PRAC recommends measures to reduce risk of heart problems with Corlentor/Procoralan (ivabradine)
The EMA's Pharmacovigilance Risk Assessment Committee (PRAC) has completed a review of Corlentor/Procoralan (ivabradine) and has made recommendations aimed at reducing the risk of heart problems, including heart attack and bradycardia (excessively low heart rate), in patients taking the medicine. Corlentor/Procoralan is used to treat symptoms of angina (chest pain due to problems with the blood flow to the heart) and to treat heart failure.
The PRAC made recommendations about the resting heart rate of patients before starting treatment or when the dose is adjusted, recommendations on when treatment should be stopped and recommendations regarding use with other medicines. Because patients treated with Corlentor/Procoralan are at an increased risk of developing atrial fibrillation (a heart condition that causes an irregular and often abnormally fast heart rate), the PRAC recommended monitoring for this condition in patients treated with Corlentor/Procoralan. In addition, the PRAC recommended that, when used for angina, Corlentor/Procoralan should only be used to alleviate symptoms as the available data do not indicate that the medicine provides benefits on outcomes such as reducing heart attack or cardiovascular death (death due to heart problems).
These recommendations follow a review of the final data from the SIGNIFY study, which evaluated whether treatment with Corlentor/Procoralan in patients with coronary heart disease (heart disease caused by the obstruction of the blood vessels that supply the heart muscle) without heart failure reduces the rate of events such as heart attacks when compared with placebo (a dummy treatment). The study showed that in a subgroup of patients who had symptomatic angina (Canadian Cardiovascular Society class II - IV) there was a small but significant increase in the combined risk of cardiovascular death or non-fatal heart attack with Corlentor/Procoralan compared with placebo (3.4% vs 2.9% yearly incidence rates). The data also indicated a higher risk of bradycardia with Corlentor/Procoralan compared with placebo (17.9% vs. 2.1%).
In its evaluation the PRAC also assessed other available data on the safety and effectiveness of Corlentor/Procoralan which showed that the risk of atrial fibrillation is increased in patients treated with Corlentor/Procoralan compared with controls (4.86% vs 4.08%).
The PRAC noted that patients in the SIGNIFY study were started on a higher than recommended dose of Corlentor/Procoralan and received up to 10 mg twice a day, which is higher than the currently authorised maximum daily dose (7.5 mg twice a day). The PRAC considered that the higher dose used in the study did not fully explain the findings. However, the Committee reiterated that the starting dose for angina should not exceed 5 mg twice a day and that the maximum dose should not exceed 7.5 mg twice a day.

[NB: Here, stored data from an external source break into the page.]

==> config.mk <==
export PLATFORM = sky130hd
export DESIGN_NAME = cpu_top
export DESIGN_NICKNAME = d
export VERILOG_FILES = /design/src/cpu_ctrl_pkg.sv /design/src/cpu_isa_pkg.sv /design/src/cpu_ctrl_if.sv /design/src/cpu_addr_gen.sv /design/src/cpu_alu_acc.sv /design/src/cpu_instr_reg.sv /design/src/cpu_sequencer.sv /design/src/cpu_top.sv
export VERILOG_INCLUDE_DIRS = /design/src /design/src/include
export SDC_FILE = /design/constraint.sdc
export NUM_CORES = 1
export LEC_CHECK = 0
export BUFFER_PORTS_ARGS = -buffer_cell sky130_fd_sc_hd__clkbuf_2
export CAP_MARGIN = 20
export CORE_ASPECT_RATIO = 1.5
export CORE_UTILIZATION = 53
export DETAILED_ROUTE_END_ITERATION = 7
export PLACE_DENSITY = 0.79
export SYNTH_ARGS = -nofsm -noshare
export SYNTH_HDL_FRONTEND = slang
export SYNTH_SLANG_ARGS = --single-unit
==> constraint.sdc <==
create_clock -name clk -period 2.2 [get_ports clk]
set_input_delay 0.44 -clock clk [delete_from_list [all_inputs] [get_ports clk]]
set_output_delay 0.44 -clock clk [all_outputs]
set_load 0.005 [all_outputs]
==> src/include/cpu_config.svh <==
`ifndef CPU_CONFIG_SVH
`define CPU_CONFIG_SVH

// byte address into the external memory
`define CPU_ADDR_W   13

`define CPU_DATA_W   8  // data bus and accumulator

// first fetch address
`define CPU_RESET_PC 0

`endif

==> src/cpu_ctrl_pkg.sv <==
`default_nettype none

package cpu_ctrl_pkg;

	// eight phases per instruction
	typedef enum logic [2:0] {
		PH_FETCH_HI  = 3'd0, // read high byte
		PH_FETCH_LO  = 3'd1, // read low byte, latch high
		PH_LOAD_LO   = 3'd2, // latch low byte
		PH_DECODE    = 3'd3, // opcode now stable
		PH_OPER_ADDR = 3'd4, // operand address on the bus
		PH_OPER_RD   = 3'd5, // operand read strobe
		PH_EXEC      = 3'd6, // alu latches read data
		PH_WRITE     = 3'd7  // acc, store, jump
	} phase_e;

endpackage

`default_nettype wire

==> src/cpu_isa_pkg.sv <==
`default_nettype none

package cpu_isa_pkg;

	localparam int OPC_W   = 3;  // opcode bits
	localparam int OPC_MSB = 15; // opcode sits at the top of the instruction

	// top three bits of the high instruction byte
	typedef enum logic [OPC_W-1:0] {
		NOP  = 3'd0, // no operation
		LDA  = 3'd1, // acc = mem[addr]
		STO  = 3'd2, // mem[addr] = acc
		ADD  = 3'd3, // acc = acc + mem[addr]
		NXOR = 3'd4, // acc = ~(acc ^ mem[addr])
		SFT  = 3'd5, // acc = rotl(mem[addr])
		SKP  = 3'd6, // skip next instruction
		NJMP = 3'd7  // pc = addr
	} opcode_e;

endpackage

`default_nettype wire

==> src/cpu_ctrl_if.sv <==
`timescale 1ns/1ps
`default_nettype none

interface cpu_ctrl_if;

	logic en_inc; // pc + 1
	logic ld_pc;  // pc <= operand address
	logic ld_ir;  // capture read byte into ir
	logic en_alu; // latch operand, compute
	logic ld_acc; // alu result into acc
	logic a_sel;  // 0 pc, 1 operand address
	logic rd;     // memory read strobe
	logic wr;     // memory write strobe

	// sequencer drives the whole word
	modport seq (
		output en_inc, ld_pc, ld_ir, en_alu, ld_acc, a_sel, rd, wr
	);

	modport addr (input en_inc, ld_pc, a_sel); // pc and address mux

	modport ir (input ld_ir); // instruction register

	modport alu (input en_alu, ld_acc); // alu and accumulator

endinterface

`default_nettype wire

==> src/cpu_addr_gen.sv <==
`timescale 1ns/1ps
`default_nettype none

`include "cpu_config.svh"

module cpu_addr_gen (
	input  logic                   clk,
	input  logic                   rst_n,
	input  logic [`CPU_ADDR_W-1:0] oper_addr, // jump target / operand
	cpu_ctrl_if.addr               ctrl,
	output logic [`CPU_ADDR_W-1:0] mem_addr
);

	logic [`CPU_ADDR_W-1:0] pc; // next fetch address

	always_ff @(posedge clk or negedge rst_n) begin
		if (!rst_n) begin
			pc <= `CPU_ADDR_W'(`CPU_RESET_PC);
		end else if (ctrl.ld_pc) begin
			pc <= oper_addr; // njmp
		end else if (ctrl.en_inc) begin
			pc <= pc + 1'b1; // fetch and skp, wraps at top of memory
		end
	end

	// address mux
	assign mem_addr = ctrl.a_sel ? oper_addr : pc;

endmodule

`default_nettype wire

==> src/cpu_alu_acc.sv <==
`timescale 1ns/1ps
`default_nettype none

`include "cpu_config.svh"

module cpu_alu_acc (
	input  logic                   clk,
	input  logic                   rst_n,
	input  cpu_isa_pkg::opcode_e   opcode,
	input  logic [`CPU_DATA_W-1:0] mem_rdata, // operand byte
	cpu_ctrl_if.alu                ctrl,
	output logic [`CPU_DATA_W-1:0] acc
);

	logic [`CPU_DATA_W-1:0] alu_res; // combinational result
	logic [`CPU_DATA_W-1:0] alu_q;   // result held until ld_acc

	always_comb begin
		case (opcode)
			cpu_isa_pkg::LDA:  alu_res = mem_rdata;
			cpu_isa_pkg::ADD:  alu_res = acc + mem_rdata; // carry dropped
			cpu_isa_pkg::NXOR: alu_res = ~(acc ^ mem_rdata);
			cpu_isa_pkg::SFT:  alu_res = {mem_rdata[`CPU_DATA_W-2:0],
					mem_rdata[`CPU_DATA_W-1]}; // rotate left by one
			default:           alu_res = acc; // no acc update on other opcodes
		endcase
	end

	// operand is on mem_rdata only during exec
	always_ff @(posedge clk) begin
		if (ctrl.en_alu) begin
			alu_q <= alu_res;
		end
	end

	always_ff @(posedge clk or negedge rst_n) begin
		if (!rst_n) begin
			acc <= '0;
		end else if (ctrl.ld_acc) begin
			acc <= alu_q; // one phase after the latch
		end
	end

endmodule

`default_nettype wire

==> src/cpu_instr_reg.sv <==
`timescale 1ns/1ps
`default_nettype none

`include "cpu_config.svh"

module cpu_instr_reg (
	input  logic                   clk,
	input  logic                   rst_n,
	input  logic [`CPU_DATA_W-1:0] mem_rdata,
	cpu_ctrl_if.ir                 ctrl,
	output cpu_isa_pkg::opcode_e   opcode,
	output logic [`CPU_ADDR_W-1:0] oper_addr
);

	logic [2*`CPU_DATA_W-1:0] ir;   // high byte arrives first
	logic                     byte_ptr; // 0 high half, 1 low half

	always_ff @(posedge clk or negedge rst_n) begin
		if (!rst_n) begin
			ir       <= '0; // nop
			byte_ptr <= 1'b0;
		end else if (ctrl.ld_ir) begin
			if (byte_ptr) begin
				ir[`CPU_DATA_W-1:0] <= mem_rdata;
			end else begin
				ir[2*`CPU_DATA_W-1:`CPU_DATA_W] <= mem_rdata;
			end
			byte_ptr <= !byte_ptr; // two loads per instruction
		end
	end

	// field split
	assign opcode    = cpu_isa_pkg::opcode_e'(ir[cpu_isa_pkg::OPC_MSB -: cpu_isa_pkg::OPC_W]);
	assign oper_addr = ir[`CPU_ADDR_W-1:0];

endmodule

`default_nettype wire

==> src/cpu_sequencer.sv <==
`timescale 1ns/1ps
`default_nettype none

module cpu_sequencer (
	input  logic                 clk,
	input  logic                 rst_n,
	input  cpu_isa_pkg::opcode_e opcode, // from instruction register
	cpu_ctrl_if.seq              ctrl
);

	cpu_ctrl_pkg::phase_e phase;

	logic fetch;     // phases 0 and 1
	logic alu_op;    // opcode reads an operand into acc
	logic rd_oper_q; // operand read, one phase after address
	logic ld_acc_q;  // acc write, one phase after exec

	// reset parks the counter on the last phase with a NOP in the ir,
	// so nothing strobes until the first clock moves it to phase 0
	always_ff @(posedge clk or negedge rst_n) begin
		if (!rst_n) begin
			phase <= cpu_ctrl_pkg::PH_WRITE;
		end else begin
			phase <= cpu_ctrl_pkg::phase_e'(phase + 3'd1); // wraps 7 -> 0
		end
	end

	assign fetch  = (phase == cpu_ctrl_pkg::PH_FETCH_HI) ||
			(phase == cpu_ctrl_pkg::PH_FETCH_LO);
	assign alu_op = (opcode == cpu_isa_pkg::LDA) || (opcode == cpu_isa_pkg::ADD) ||
			(opcode == cpu_isa_pkg::NXOR) || (opcode == cpu_isa_pkg::SFT);

	always_ff @(posedge clk or negedge rst_n) begin
		if (!rst_n) begin
			rd_oper_q <= 1'b0;
			ld_acc_q  <= 1'b0;
		end else begin
			rd_oper_q <= alu_op && (phase == cpu_ctrl_pkg::PH_OPER_ADDR); // high in phase 5
			ld_acc_q  <= alu_op && (phase == cpu_ctrl_pkg::PH_EXEC);      // high in phase 7
		end
	end

	// fetch reads two bytes at pc, pc + 1
	assign ctrl.rd    = fetch || rd_oper_q;
	assign ctrl.a_sel = !fetch; // operand address outside fetch

	// skp bumps pc twice more, past the next instruction
	assign ctrl.en_inc = fetch ||
			((opcode == cpu_isa_pkg::SKP) &&
			 ((phase == cpu_ctrl_pkg::PH_EXEC) || (phase == cpu_ctrl_pkg::PH_WRITE)));

	// read data lags rd by one clock
	assign ctrl.ld_ir = (phase == cpu_ctrl_pkg::PH_FETCH_LO) ||
			(phase == cpu_ctrl_pkg::PH_LOAD_LO);

	assign ctrl.en_alu = (phase == cpu_ctrl_pkg::PH_EXEC); // operand data valid here
	assign ctrl.ld_acc = ld_acc_q;

	assign ctrl.ld_pc = (opcode == cpu_isa_pkg::NJMP) && (phase == cpu_ctrl_pkg::PH_WRITE);
	assign ctrl.wr    = (opcode == cpu_isa_pkg::STO) && (phase == cpu_ctrl_pkg::PH_WRITE);

endmodule

`default_nettype wire

==> src/cpu_top.sv <==
`timescale 1ns/1ps
`default_nettype none

`include "cpu_config.svh"

module cpu_top (
	input  logic                   clk,
	input  logic                   rst_n,
	output logic [`CPU_ADDR_W-1:0] mem_addr,
	output logic                   mem_rd,    // read strobe, data next clock
	output logic                   mem_wr,    // write strobe
	output logic [`CPU_DATA_W-1:0] mem_wdata,
	input  logic [`CPU_DATA_W-1:0] mem_rdata
);

	cpu_isa_pkg::opcode_e   opcode;    // ir -> sequencer, alu
	logic [`CPU_ADDR_W-1:0] oper_addr; // ir -> address generator
	logic [`CPU_DATA_W-1:0] acc;

	cpu_ctrl_if ctrl ();

	cpu_sequencer u_seq (
		.clk    (clk),
		.rst_n  (rst_n),
		.opcode (opcode),
		.ctrl   (ctrl.seq)
	);

	cpu_addr_gen u_addr (
		.clk       (clk),
		.rst_n     (rst_n),
		.oper_addr (oper_addr),
		.ctrl      (ctrl.addr),
		.mem_addr  (mem_addr)
	);

	cpu_instr_reg u_ir (
		.clk       (clk),
		.rst_n     (rst_n),
		.mem_rdata (mem_rdata),
		.ctrl      (ctrl.ir),
		.opcode    (opcode),
		.oper_addr (oper_addr)
	);

	cpu_alu_acc u_alu (
		.clk       (clk),
		.rst_n     (rst_n),
		.opcode    (opcode),
		.mem_rdata (mem_rdata),
		.ctrl      (ctrl.alu),
		.acc       (acc)
	);

	assign mem_rd    = ctrl.rd;
	assign mem_wr    = ctrl.wr;
	assign mem_wdata = acc; // sto writes the accumulator

endmodule

`default_nettype wire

The PRAC recommendations will now be forwarded to the Committee for Medicinal Products for Human Use (CHMP), which will adopt the Agency's final opinion and provide clear guidance to patients and healthcare professionals.
More about the medicines
Corlentor and Procoralan are identical medicines that contain the active substance ivabradine. Corlentor/Procoralan is used to treat symptoms of long-term stable angina (chest pain due to problems with the blood flow to the heart) in adults with coronary heart disease (disease of the heart caused by the obstruction of the blood vessels that supply blood to the heart muscle) who have a normal heart rhythm. Corlentor/Procoralan is also used in patients with long-term heart failure (when the heart cannot pump enough blood to the rest of the body).
Corlentor/Procoralan is available as tablets. It works by lowering the heart rate thereby reducing the stress on the heart and slowing the progression of heart failure and reducing or preventing the symptoms of angina.
Corlentor/Procoralan received an EU-wide marketing authorisation on 25 October 2005.
More about the procedure
The review of Procoralan/Corlentor was initiated on 8 May 2014 at the request of the European Commission, under Article 20 of Regulation (EC) No 726/2004.
The review has been carried out by the Pharmacovigilance Risk Assessment Committee (PRAC), the Committee responsible for the evaluation of safety issues for human medicines, which made a set of recommendations. The PRAC recommendations will now be forwarded to the Committee for Medicinal Products for Human Use (CHMP), responsible for questions concerning medicines for human use, which will adopt the Agency's final opinion.